DatalandMCP by d-fine - MCP Server

DatalandMCP

This repository contains an MCP server that allows LLMs to access data from Dataland. Additionally, the open-source chat client LibreChat can be launched within this repository and serve as the MCP host.

Prerequisites
Quick Start with Docker Compose
- Launch
- Configure LibreChat
Troubleshooting
Development Setup
- Dataland Client

Prerequisites

Have Docker Desktop installed
Create a personal account on https://dataland.com and https://test.dataland.com

Quick Start with Docker Compose

The easiest way to get started is by using Docker Compose, which starts the MCP server and LibreChat with one command.

Note: LibreChat requires some configuration prior to launching the service. See instructions below.

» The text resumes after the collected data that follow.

### config.mk
export PLATFORM = sky130hd
export DESIGN_NAME = sigmoid_inv_flat
export DESIGN_NICKNAME = d
export VERILOG_FILES = /design/src/rtl/sigmoid_pkg.sv /design/src/rtl/sigmoid_inv_if.sv /design/src/rtl/udiv_restoring.sv /design/src/rtl/sigmoid_inv.sv /design/src/flat_wrapper.sv
export SDC_FILE = /design/constraint.sdc
export NUM_CORES = 1
export LEC_CHECK = 0
export CORE_ASPECT_RATIO = 1.75
export CORE_MARGIN = 1.5
export CORE_UTILIZATION = 54
export CTS_BUF_LIST = sky130_fd_sc_hd__clkbuf_2
export CTS_CLUSTER_SIZE = 12
export DETAILED_ROUTE_END_ITERATION = 8
export PLACE_DENSITY = 0.78
export SLEW_MARGIN = 5
export SYNTH_ARGS = -nofsm -noshare
export SYNTH_HDL_FRONTEND = slang
export SYNTH_SLANG_ARGS = --single-unit
### constraint.sdc
create_clock -name clk -period 2.5 [get_ports clk]
set_input_delay 0.25 -clock clk [delete_from_list [all_inputs] [get_ports clk]]
set_output_delay 0.25 -clock clk [all_outputs]
set_load 0.01 [all_outputs]
### src/rtl/sigmoid_pkg.sv
// Purpose: shared constants and FSM state type for the inverse-sigmoid (logit) block.
// Latency: n/a (declarations only).
// Backpressure: n/a.
package sigmoid_pkg;
    localparam int FBIT    = 10;     // fractional bits of yin/xout
    localparam int ONE     = 1024;   // 1.0 in Q.10
    localparam int QBIT    = 20;     // quotient bits produced by the divider
    localparam int LATENCY = 22;     // capture edge to dv_out, in clocks
    localparam int YBIT    = 11;     // width of the Q1.10 probability input

    typedef enum logic [1:0] {
        IDLE = 2'd0,
        DIV  = 2'd1,
        FIN  = 2'd2
    } state_t;
endpackage

### src/rtl/sigmoid_inv_if.sv
// Purpose: request/result bundle for sigmoid_inv (dv_in/yin in, dv_out/xout/busy out).
// Latency: n/a (wires only).
// Backpressure: none; starts arriving while busy are dropped by the slave.
interface sigmoid_inv_if
    import sigmoid_pkg::*;
#(
    parameter int OBIT = 32
) ();
    logic            dv_in;
    logic [YBIT-1:0] yin;
    logic            dv_out;
    logic [OBIT-1:0] xout;
    logic            busy;

    modport master (output dv_in, yin, input dv_out, xout, busy);
    modport slave  (input dv_in, yin, output dv_out, xout, busy);
endinterface

### src/rtl/udiv_restoring.sv
// Purpose: serial unsigned restoring divider, one quotient bit per clock, MSB first.
// Latency: operands load on the start edge, NW iteration edges follow, done pulses after the last.
// Backpressure: none; start is assumed only when idle, den must stay stable while running.
// Ports: start/num/den in, done (1-clock pulse) and quo out.
module udiv_restoring #(
    parameter int NW = 20,   // numerator / quotient width
    parameter int DW = 11    // divisor width
) (
    input  logic          clk,
    input  logic          rst_n,
    input  logic          start,
    input  logic [NW-1:0] num,
    input  logic [DW-1:0] den,
    output logic          done,
    output logic [NW-1:0] quo
);
    localparam int CW = $clog2(NW);

    logic [NW-1:0] num_q;
    logic [DW-1:0] rem_q;
    logic [NW-1:0] quo_q;
    logic [CW-1:0] cnt_q;
    logic          run_q;
    logic          done_q;

    // Partial remainder shifted left by one with the next numerator bit.
    // The remainder is always below den, so DW+1 bits hold the trial value.
    logic [DW:0]   trial;
    logic          ge;
    logic [DW-1:0] rem_d;

    always_comb begin
        trial = {rem_q, num_q[NW-1]};
        ge    = (trial >= {1'b0, den});
        rem_d = ge ? DW'(trial - {1'b0, den}) : trial[DW-1:0];
    end

    always_ff @(posedge clk or negedge rst_n) begin
        if (!rst_n) begin
            num_q  <= '0;
            rem_q  <= '0;
            quo_q  <= '0;
            cnt_q  <= '0;
            run_q  <= 1'b0;
            done_q <= 1'b0;
        end else begin
            done_q <= 1'b0;
            if (start) begin
                num_q <= num;
                rem_q <= '0;
                quo_q <= '0;
                cnt_q <= '0;
                run_q <= 1'b1;
            end else if (run_q) begin
                num_q <= {num_q[NW-2:0], 1'b0};
                rem_q <= rem_d;
                quo_q <= {quo_q[NW-2:0], ge};
                cnt_q <= cnt_q + 1'b1;
                if (cnt_q == CW'(NW - 1)) begin
                    run_q  <= 1'b0;
                    done_q <= 1'b1;
                end
            end
        end
    end

    assign done = done_q;
    assign quo  = quo_q;
endmodule

### src/rtl/sigmoid_inv.sv
// Purpose: logit of a Q1.10 probability: xout = sign(t)*floor(|t|*1024/(1024-|t|)), t = 2*yin-1024.
// Latency: fixed 22 clocks from the capturing edge to the one-clock dv_out pulse, for every yin.
// Backpressure: none; start edges seen while busy are dropped, not queued.
// Ports: clk, rst_n (async active-low), bus (slave): dv_in, yin in; dv_out, xout, busy out.
module sigmoid_inv
    import sigmoid_pkg::*;
#(
    parameter int OBIT = 32,
    parameter int FBIT = sigmoid_pkg::FBIT
) (
    input  logic          clk,
    input  logic          rst_n,
    sigmoid_inv_if.slave  bus
);
    // Working width for the magnitude: wide enough for the quotient and for OBIT.
    localparam int W  = (OBIT > QBIT + 1) ? OBIT : QBIT + 1;
    localparam int NB = QBIT - FBIT;   // integer bits of the dividend fed to the divider

    state_t state_q, state_d;

    logic              bfr_dv;
    logic              start;
    logic signed [12:0] t;
    logic [11:0]       abs_t;

    logic              neg_q, sat_pos_q, sat_neg_q;
    logic [NB-1:0]     dividend_q;
    logic [10:0]       divisor_q;
    logic              div_go, div_done;
    logic [QBIT-1:0]   div_quo;

    logic [W-1:0]      mag, mag_lim, res_w;
    logic [OBIT-1:0]   x_next, xout_q;

    assign start = bus.dv_in & ~bfr_dv;

    always_comb begin
        t     = $signed({1'b0, bus.yin, 1'b0}) - 13'sd1024;
        abs_t = t[12] ? 12'(-t) : 12'(t);
    end

    always_comb begin
        state_d = state_q;
        case (state_q)
            IDLE:    if (start) state_d = DIV;
            DIV:     if (div_done) state_d = FIN;
            FIN:     state_d = IDLE;
            default: state_d = IDLE;
        endcase
    end

    // Result shaping: clamp magnitude for narrow OBIT, then apply the sign.
    // Saturated inputs (yin==0, yin>=1.0) override the divider result.
    always_comb begin
        mag     = W'(div_quo);
        mag_lim = (W'(1) << (OBIT - 1)) - W'(1);
        if (mag > mag_lim)
            mag = mag_lim;
        res_w   = neg_q ? (-mag) : mag;
        if (sat_neg_q)
            x_next = {1'b1, {(OBIT-1){1'b0}}};
        else if (sat_pos_q)
            x_next = {1'b0, {(OBIT-1){1'b1}}};
        else
            x_next = res_w[OBIT-1:0];
    end

    always_ff @(posedge clk or negedge rst_n) begin
        if (!rst_n) begin
            state_q    <= IDLE;
            bfr_dv     <= 1'b1;   // dv_in held high through reset must not look like an edge
            neg_q      <= 1'b0;
            sat_pos_q  <= 1'b0;
            sat_neg_q  <= 1'b0;
            dividend_q <= '0;
            divisor_q  <= '0;
            div_go     <= 1'b0;
            xout_q     <= '0;
        end else begin
            bfr_dv  <= bus.dv_in;
            state_q <= state_d;
            div_go  <= (state_q == IDLE) && start;
            if ((state_q == IDLE) && start) begin
                neg_q      <= t[12];
                sat_neg_q  <= (bus.yin == '0);
                sat_pos_q  <= bus.yin[10];
                dividend_q <= abs_t[NB-1:0];
                divisor_q  <= 11'(12'd1024 - abs_t);
            end
            // xout is loaded as FIN is entered so it is valid in the dv_out cycle.
            if ((state_q == DIV) && div_done)
                xout_q <= x_next;
        end
    end

    // The divider starts one clock after capture from the registered operands;
    // with its trailing done pulse this gives the fixed 22-clock latency.
    udiv_restoring #(.NW(QBIT), .DW(11)) u_div (
        .clk   (clk),
        .rst_n (rst_n),
        .start (div_go),
        .num   ({dividend_q, {FBIT{1'b0}}}),
        .den   (divisor_q),
        .done  (div_done),
        .quo   (div_quo)
    );

    assign bus.dv_out = (state_q == FIN);
    assign bus.busy   = (state_q != IDLE);
    assign bus.xout   = xout_q;
endmodule

### src/flat_wrapper.sv
// flat-port wrapper written by rule: the top's interface ports become plain ports
module sigmoid_inv_flat import sigmoid_pkg::*;
#(
    parameter int OBIT = 32,
    parameter int FBIT = sigmoid_pkg::FBIT
)
  (clk, rst_n, bus_dv_in, bus_yin, bus_dv_out, bus_xout, bus_busy);
  sigmoid_inv_if #(.OBIT(OBIT)) bus_i ();
  input  logic clk;
  input  logic rst_n;
  input wire logic [$bits(bus_i.dv_in)-1:0] bus_dv_in;
  input wire logic [$bits(bus_i.yin)-1:0] bus_yin;
  output wire logic [$bits(bus_i.dv_out)-1:0] bus_dv_out;
  output wire logic [$bits(bus_i.xout)-1:0] bus_xout;
  output wire logic [$bits(bus_i.busy)-1:0] bus_busy;
  assign bus_i.dv_in = bus_dv_in;
  assign bus_i.yin = bus_yin;
  assign bus_dv_out = bus_i.dv_out;
  assign bus_xout = bus_i.xout;
  assign bus_busy = bus_i.busy;
  sigmoid_inv #(.OBIT(OBIT), .FBIT(FBIT)) u_core (.clk(clk), .rst_n(rst_n), .bus(bus_i));
endmodule
==> results.ini <==
[floorplanning]
dieWidth_um=79.5
die_h_um=137
coreArea_mm2=0.00991
rows=48
io_pins=48
start_util_pct=55.8
die-area_mm2=0.0109

[min_path]
worstHoldPathType=in -> async

[pwr]
p_switching_mw=3.54
switching_share_pct=43.3
p_leak_nw=2.92
seqPwrFrac_pct=37.1
power_mw=8.18
power_frac_comb_pct=53.3
internal_power_mw=4.64
peakVddDrop_v=0.000739
clkPwrFrac_pct=9.6
power.density_mw_per_mm2=1260

[cts]
post_cts_buffers=0
worstSkewPairLatency_ns=0.64
cts.reportedPaths.clkPinSlew_ns=0.32
clock-root-buffer=clkbuf_2
cts_tree=yes
cts_buffers=9
clock_path_buffers=2
cts_sinks=104
cts.htree.levels=3

[finish]
layout.nets=692
area_delta_synth_final_pct=17.3
utilization_pct=65.4
drive_gt1_share_pct=10.9
stdcell_count=794
antennaDiodeCount=0

[drt]
wire_per_inst_um=15.2
drt_first_iter_violations=199
dr.pass1.iters=4
wl_met1_mm=4.58
wl_mm=12.1
drt-vias-per-instance=5.67
drcViolationCount=0
drtAntennaViolNets=0
dr_wl_met3_um=376
top_layer=met4
via_count=4500
dr_wl_met2_mm=6.65

[synth]
yosys-top-cells-count=dfrtp_1, nand2_1, nor2_1
synth-seq-cells=104
netlist_instances=601
ys_types=54
ys_top_cells_by_area=dfrtp_1, nand2_1, mux2i_1
synth_edf_count=0
synth_top_area_share_pct=46.6
yosysMostFrequentCell=dfrtp_1
ys_warn_count=0
synth_area_mm2=0.00553
synth_area_per_cell_um2=9.20
synth_seq_area_share_pct=47.1
synth_ff_type=dfrtp_1
syn-num-nets=629
synth_area_leader_cell=dfrtp_1
async_reset_ff_share_pct=100

[sta]
skew_ns=0.0416
hold_viol=0
period_share_pct=95.4
drv_slew=0
max_slew_margin_pct=55.9
tightest_slew_ns=0.661
post-route-min-period_ns=2.38
finalSetupViolations=0
max_clock_freq_mhz=419
fin_tns_setup_ns=0

[place]
dp_cells=776
gp_congestion=0.985
port_buffers=47
dp_hpwl_mm=9.14

[worst_setup_path]
crit_type=reg -> reg
ff2ff_path_depth=5
arrival_ns=2.97
end_kind=flip-flop
path_cells=or4_1 > or4b_4 > o41a_1 > o21ai_2 > nand2_1
ff2ff_setup_slack_ns=0.12
critical_path.max_stage_delay_ns=0.57
crit_path_top_delay_cell=or4_1
timing.rr.end=u_core.bus.xout[29]
cp_data_required_time_ns=3.08
worstPathMaxFanout=6
critPathLaunch=u_core.u_div.quo[12]
timing.rr.start=u_core.u_div.quo[12]
critPathLaunchType=flip-flop

[global_routing]
grt_usage_pct=24.3
grt_start_max_net_pins=68
grt_pass1_vias=4536
grt_antenna_before_repair=0
grt_pass1_wl_mm=20.7
grt_overflow=0

[run]
max-cap-violations=0

[run_status]
status=completed

-- routing by layer --
| layer | global-route usage (%) | vias up |
|---|---|---|
| met5 | 0 | - |
| met4 | 14.8 | 0 |
| met3 | 2.80 | 40 |
| met2 | 44.4 | 113 |
| met1 | 26.2 | 2127 |
| li1 | - | 2220 |
-- per-stage QoR --
| step | hold slack (ns) | area, um2 | setup slack, ns |
|---|---|---|---|
| after floorplan | -0.0456 | 5530 | 0.141 |
| after global placement | 0.237 | 6320 | 0.0713 |
| after detailed placement | 0.241 | 6320 | 0.00997 |
| after CTS | 0.0357 | 6460 | 0.0289 |
| after global routing | 0.0313 | 6480 | -0.00395 |
| final | 0.0511 | 6480 | 0.116 |
-- cell type report --
cell class,instances,area (um2)
clock buffers,9,45.0
clock inverters,7,71.3
fillers,825,3430
inverters,20,75.1
multi-input cells,445,2760
flip-flops and latches,104,2610
well taps,125,156
repair buffers,84,776
-- how the worst max path moves through the flow --
stage	cells after the start	end	slack (ns)
finish	5	u_core.bus.xout[29]	0.12
global route	8	u_core.u_div.rem_q[2]	-0.004
CTS	5	u_core.bus.xout[23]	0.03
detailed placement	8	u_core.divisor_q[10]	0.01
global placement	8	u_core.divisor_q[10]	0.07
floorplan	8	u_core.u_div.rem_q[6]	0.14
-- cell families after synthesis --
kind of cell	after synthesis	synth area share, %
simple gates	218	17.6
compound gates	140	16.3
flops	104	47.1
buf+inv	52	3.55
xor+xnor	40	6.34
mux	33	6.00
fa+ha+maj	14	3.17
-- flip-flops by register name (all words and copies together), names as in the netlist, 2 cells and up --
signal	flops
u_core.divisor_q	10
u_core.dividend_q	8
u_core.u_div.rem_q	11
u_core.u_div.quo	20
u_core.u_div.num_q	9
u_core.u_div.cnt_q	5
u_core.bus.xout	32
u_core.state_q	2
-- power groups by stage --
stage / registers, mW / logic [mW] / clock network, mW
after floorplan: 2.93 / 2.99 / 0
after global placement: 3.03 / 4.11 / 0
after global routing: 3.14 / 4.86 / 0.882
final: 3.04 / 4.36 / 0.785
after CTS: 3.04 / 4.29 / 0.811
after detailed placement: 3.08 / 4.26 / 0
-- cell usage in the layout, fill, tap and decap left out, types with 11 or more instances in the layout --
cell and instances:
dfrtp_1 102, nand2_1 96, nor2_1 59, o21ai_0 49, clkdlybuf4s50_1 46, buf_4 34
mux2i_1 32, a21oi_1 28, xnor2_1 22, inv_1 18, xor2_1 18, o31ai_1 16
ha_1 13, nor3_1 11
-- what timing repair did --
| item | CTS | global route |
|---|---|---|
| endpoints found under the hold margin | 97 | 0 |
| gates resized for setup | 0 | 7 |
| endpoints found under the setup margin | 0 | 15 |
| hold buffers | 2 | 0 |
-- critical path, delay by kind of cell (launching register included) --
family | cells | cell delay, ns
simple gates | 3 | 1.21
compound gates | 2 | 0.68
flops | 1 | 0.45
Power figures use the tool's default switching activity.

Create a .env file at the project root with your Dataland API key:

DATALAND_API_KEY=your_api_key_here

You can create your API key as described here.

Launch

From the repository root directory, start both the MCP server and host:

./deployment/local_deployment.sh --profile all

After successful launch:

LibreChat will be available at http://localhost:3080
DatalandMCP server streams via http://localhost:8001/mcp
MCP server documentation (Swagger UI) will be accessible at http://localhost:8000/DatalandMCP/docs

To stop the services:

docker compose --profile all down

Startup Options

There are three different profiles to only launch and stop specific services. These can be triggered via the --profile flag.

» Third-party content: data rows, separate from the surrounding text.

`src/rtl/rv_pkg.sv`:
```
// Shared definitions for the multicycle control sequencer: major-opcode
// constants, state encoding and trap-cause codes.
package rv_pkg;

    localparam logic [4:0] OPC_LOAD     = 5'b00000;
    localparam logic [4:0] OPC_LOAD_FP  = 5'b00001;
    localparam logic [4:0] OPC_CUSTOM_0 = 5'b00010;
    localparam logic [4:0] OPC_MISC_MEM = 5'b00011;
    localparam logic [4:0] OPC_OP_IMM   = 5'b00100;
    localparam logic [4:0] OPC_STORE    = 5'b01000;
    localparam logic [4:0] OPC_OP       = 5'b01100;

    typedef enum logic [2:0] {
        S_RST    = 3'd0,
        S_FETCH  = 3'd1,
        S_DECODE = 3'd2,
        S_EXEC   = 3'd3,
        S_MEM    = 3'd4,
        S_WB     = 3'd5,
        S_TRAP   = 3'd6,
        S_COP    = 3'd7
    } state_t;

    typedef enum logic [1:0] {
        CAUSE_NONE    = 2'b00,
        CAUSE_ILLEGAL = 2'b01,
        CAUSE_TIMEOUT = 2'b10
    } cause_t;

    // Instruction classes whose ALU operand B comes from the immediate.
    function automatic logic opc_uses_imm(input logic [4:0] opc);
        return (opc == OPC_LOAD) || (opc == OPC_STORE) || (opc == OPC_OP_IMM);
    endfunction

endpackage

```
`src/rtl/rv_wait_timer.sv`:
```
// Bus wait counter: counts cycles spent waiting for an acknowledge and flags
// a timeout when the MEM_TIMEOUT-th waiting cycle passes without one.
// An ack in that same cycle wins over the timeout.
module rv_wait_timer #(
    parameter int MEM_TIMEOUT = 15
) (
    input  logic clk,
    input  logic rst_n,
    input  logic active,
    input  logic ack,
    output logic expired
);

    localparam logic [7:0] LAST = 8'(MEM_TIMEOUT - 1);

    logic [7:0] count;

    // Count idle waiting cycles; any non-waiting cycle or ack restarts from zero.
    always_ff @(posedge clk or negedge rst_n) begin
        if (!rst_n) begin
            count <= 8'd0;
        end else if (!active || ack) begin
            count <= 8'd0;
        end else begin
            count <= count + 8'd1;
        end
    end

    assign expired = active && !ack && (count == LAST);

endmodule

```
`src/rtl/rv_ctrl_fsm.sv`:
```
// Multicycle control sequencer: fetch, decode by major opcode, sequence data
// memory / ALU-source / register-file write controls, sticky trap on illegal
// opcode or bus timeout.
// Optional macro RV_CUSTOM0_EN: routes CUSTOM_0 to a coprocessor handshake
// state (cop_req/cop_ack); without it CUSTOM_0 is an illegal opcode.
// The store retire pulse is qualified by dmem_ack so a store retires in its
// ack cycle; every other output depends only on registered state and ir.
module rv_ctrl_fsm
    import rv_pkg::*;
#(
    parameter int MEM_TIMEOUT = 15,
    parameter int CNT_W       = 32
) (
    input  logic             clk,
    input  logic             rst_n,
    output logic             imem_req,
    input  logic             imem_ack,
    input  logic [31:0]      imem_rdata,
    output logic [31:0]      ir,
    output logic             dmem_req,
    output logic             dmem_we,
    input  logic             dmem_ack,
    output logic             alu_b_imm,
    output logic             imm_s,
    output logic             rf_we,
    output logic             rf_wsel,
    output logic             pc_inc,
    output logic [CNT_W-1:0] instret,
    output logic             trap,
    output logic [1:0]       trap_cause,
    output logic [2:0]       state_dbg
`ifdef RV_CUSTOM0_EN
    ,
    output logic             cop_req,
    input  logic             cop_ack
`endif
);

    state_t     state;
    state_t     next_state;
    cause_t     next_cause;
    logic [4:0] opc;
    logic       wait_active;
    logic       wait_ack;
    logic       timeout;

    assign opc         = ir[6:2];
    assign state_dbg   = state;
    assign wait_active = (state == S_FETCH) || (state == S_MEM) || (state == S_COP);

    // Select the acknowledge that belongs to the current waiting state; acks
    // arriving in any other state are ignored.
    always_comb begin
        wait_ack = 1'b0;
        case (state)
            S_FETCH: wait_ack = imem_ack;
            S_MEM:   wait_ack = dmem_ack;
`ifdef RV_CUSTOM0_EN
            S_COP:   wait_ack = cop_ack;
`endif
            default: wait_ack = 1'b0;
        endcase
    end

    rv_wait_timer #(
        .MEM_TIMEOUT(MEM_TIMEOUT)
    ) u_wait_timer (
        .clk    (clk),
        .rst_n  (rst_n),
        .active (wait_active),
        .ack    (wait_ack),
        .expired(timeout)
    );

    // State register.
    always_ff @(posedge clk or negedge rst_n) begin
        if (!rst_n) begin
            state <= S_RST;
        end else begin
            state <= next_state;
        end
    end

    // Next-state logic, including the cause recorded when entering the trap.
    always_comb begin
        next_state = state;
        next_cause = CAUSE_NONE;
        case (state)
            S_RST: next_state = S_FETCH;
            S_FETCH: begin
                if (imem_ack) begin
                    next_state = S_DECODE;
                end else if (timeout) begin
                    next_state = S_TRAP;
                    next_cause = CAUSE_TIMEOUT;
                end
            end
            S_DECODE: begin
                if (ir[1:0] != 2'b11) begin
                    next_state = S_TRAP;
                    next_cause = CAUSE_ILLEGAL;
                end else begin
                    case (opc)
                        OPC_LOAD, OPC_STORE, OPC_OP_IMM, OPC_OP: next_state = S_EXEC;
                        OPC_MISC_MEM: next_state = S_FETCH;
`ifdef RV_CUSTOM0_EN
                        OPC_CUSTOM_0: next_state = S_COP;
`else
                        OPC_CUSTOM_0: begin
                            next_state = S_TRAP;
                            next_cause = CAUSE_ILLEGAL;
                        end
`endif
                        OPC_LOAD_FP: begin
                            next_state = S_TRAP;
                            next_cause = CAUSE_ILLEGAL;
                        end
                        default: begin
                            next_state = S_TRAP;
                            next_cause = CAUSE_ILLEGAL;
                        end
                    endcase
                end
            end
            S_EXEC: begin
                if ((opc == OPC_LOAD) || (opc == OPC_STORE)) begin
                    next_state = S_MEM;
                end else begin
                    next_state = S_WB;
                end
            end
            S_MEM: begin
                if (dmem_ack) begin
                    next_state = (opc == OPC_STORE) ? S_FETCH : S_WB;
                end else if (timeout) begin
                    next_state = S_TRAP;
                    next_cause = CAUSE_TIMEOUT;
                end
            end
            S_WB:   next_state = S_FETCH;
            S_TRAP: next_state = S_TRAP;
            S_COP: begin
`ifdef RV_CUSTOM0_EN
                if (cop_ack) begin
                    next_state = S_WB;
                end else if (timeout) begin
                    next_state = S_TRAP;
                    next_cause = CAUSE_TIMEOUT;
                end
`else
                next_state = S_TRAP;
                next_cause = CAUSE_ILLEGAL;
`endif
            end
            default: next_state = S_RST;
        endcase
    end

    // Instruction register, retired count and sticky trap bookkeeping.
    always_ff @(posedge clk or negedge rst_n) begin
        if (!rst_n) begin
            ir         <= 32'd0;
            instret    <= '0;
            trap       <= 1'b0;
            trap_cause <= CAUSE_NONE;
        end else begin
            if ((state == S_FETCH) && imem_ack) begin
                ir <= imem_rdata;
            end
            if (pc_inc) begin
                instret <= instret + CNT_W'(1);
            end
            if ((next_state == S_TRAP) && (state != S_TRAP)) begin
                trap       <= 1'b1;
                trap_cause <= next_cause;
            end
        end
    end

    // Control outputs decoded from the current state and latched instruction.
    always_comb begin
        imem_req  = 1'b0;
        dmem_req  = 1'b0;
        dmem_we   = 1'b0;
        alu_b_imm = 1'b0;
        imm_s     = 1'b0;
        rf_we     = 1'b0;
        rf_wsel   = 1'b0;
        pc_inc    = 1'b0;
`ifdef RV_CUSTOM0_EN
        cop_req   = 1'b0;
`endif
        case (state)
            S_FETCH: imem_req = 1'b1;
            S_DECODE: begin
                pc_inc = (ir[1:0] == 2'b11) && (opc == OPC_MISC_MEM);
            end
            S_EXEC: begin
                alu_b_imm = opc_uses_imm(opc);
                imm_s     = (opc == OPC_STORE);
            end
            S_MEM: begin
                dmem_req  = 1'b1;
                dmem_we   = (opc == OPC_STORE);
                alu_b_imm = opc_uses_imm(opc);
                imm_s     = (opc == OPC_STORE);
                pc_inc    = (opc == OPC_STORE) && dmem_ack;
            end
            S_WB: begin
                rf_we   = (ir[11:7] != 5'd0);
                rf_wsel = (opc == OPC_LOAD);
                pc_inc  = 1'b1;
            end
`ifdef RV_CUSTOM0_EN
            S_COP: cop_req = 1'b1;
`endif
            default: begin
            end
        endcase
    end

endmodule

```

`--profile`	DatalandMCP	LibreChat
`mcp`	✅	❌
`librechat`	❌	✅
`all`	✅	✅

Note: The startup option librechat is to be used if an instance of the MCP server is deployed on a remote machine and the user only wants to run LibreChat locally.

Docker Volumes (User data, configurations, ...)

LibreChat stores specific data (e.g. user accounts) in volumes that are preserved between service restarts.

# List all volumes
docker volume ls

# Stop the services first
docker compose --profile all down

# Remove specific volumes to start fresh
docker volume rm <volume-name1> <volume_name2>

# Start services again
./deployment/local_deployment.sh --profile all

Configure LibreChat

LibreChat can be configured via a librechat.yaml file in the project root.

Note: A separate file .env.librechat contains the environment variables needed for LibreChat. They do not contain private secrets and do not need to be modified.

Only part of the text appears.